● **What to work on**:
Look through the material below and say how many of its lines carry the string "OVER". Only the number should be given.

● **Records for processing**:

=== Section Start ===

### src/rtl/game_timer_fsm.sv
// Snake game timer: IDLE/RUN/PAUSE/OVER control with run-cycle counter
// and a saturating MM:SS BCD clock for the LCD stage.
module game_timer_fsm #(
  parameter int CLK_FREQ = 25000000
) (
  input  logic        iCLK,
  input  logic        iRST_N,
  input  logic        start,
  input  logic        pause_req,
  input  logic        snake_dead,
  input  logic        restart,
  output logic [1:0]  lcd_state,
  output logic [31:0] game_timer,
  output logic [7:0]  min_bcd,
  output logic [7:0]  sec_bcd,
  output logic        disp_update
);

  localparam int PW = $clog2(CLK_FREQ);
  localparam logic [PW-1:0] PS_MAX = PW'(CLK_FREQ - 1);

  typedef enum logic [1:0] {
    IDLE,
    RUN,
    PAUSE,
    OVER
  } state_t;

  state_t        state;
  logic [PW-1:0] prescale;
  logic          wrap;
  logic          at_max;
  logic [7:0]    sec_next;
  logic [7:0]    min_next;

  assign wrap   = (prescale == PS_MAX);
  assign at_max = (min_bcd == 8'h99) && (sec_bcd == 8'h59);

  // Next MM:SS value for a one-second tick, digit by digit in BCD.
  always_comb begin
    sec_next = sec_bcd;
    min_next = min_bcd;
    if (sec_bcd == 8'h59) begin
      sec_next = 8'h00;
      if (min_bcd[3:0] == 4'd9)
        min_next = {min_bcd[7:4] + 4'd1, 4'd0};
      else
        min_next = {min_bcd[7:4], min_bcd[3:0] + 4'd1};
    end else if (sec_bcd[3:0] == 4'd9) begin
      sec_next = {sec_bcd[7:4] + 4'd1, 4'd0};
    end else begin
      sec_next = {sec_bcd[7:4], sec_bcd[3:0] + 4'd1};
    end
  end

  always_ff @(posedge iCLK or negedge iRST_N) begin
    if (!iRST_N) begin
      state       <= IDLE;
      lcd_state   <= 2'b00;
      game_timer  <= '0;
      prescale    <= '0;
      min_bcd     <= 8'h00;
      sec_bcd     <= 8'h00;
      disp_update <= 1'b0;
    end else begin
      disp_update <= 1'b0;
      if (restart) begin
        state       <= IDLE;
        lcd_state   <= 2'b00;
        disp_update <= (state != IDLE);
      end else begin
        unique case (state)
          IDLE: begin
            if (start) begin
              state       <= RUN;
              game_timer  <= '0;
              prescale    <= '0;
              min_bcd     <= 8'h00;
              sec_bcd     <= 8'h00;
              disp_update <= 1'b1;
            end
          end
          RUN: begin
            if (game_timer != 32'hFFFF_FFFF)
              game_timer <= game_timer + 32'd1;
            if (wrap) begin
              prescale <= '0;
              // At 99:59 the tick is swallowed so the display stops changing.
              if (!at_max) begin
                sec_bcd     <= sec_next;
                min_bcd     <= min_next;
                disp_update <= 1'b1;
              end
            end else begin
              prescale <= prescale + PW'(1);
            end
            if (snake_dead) begin
              state       <= OVER;
              lcd_state   <= 2'b01;
              disp_update <= 1'b1;
            end else if (pause_req) begin
              state       <= PAUSE;
              disp_update <= 1'b1;
            end
          end
          PAUSE: begin
            if (pause_req) begin
              state       <= RUN;
              disp_update <= 1'b1;
            end
          end
          OVER: begin
          end
        endcase
      end
    end
  end

endmodule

=== Section End ===

● **Solution for this exercise**:
4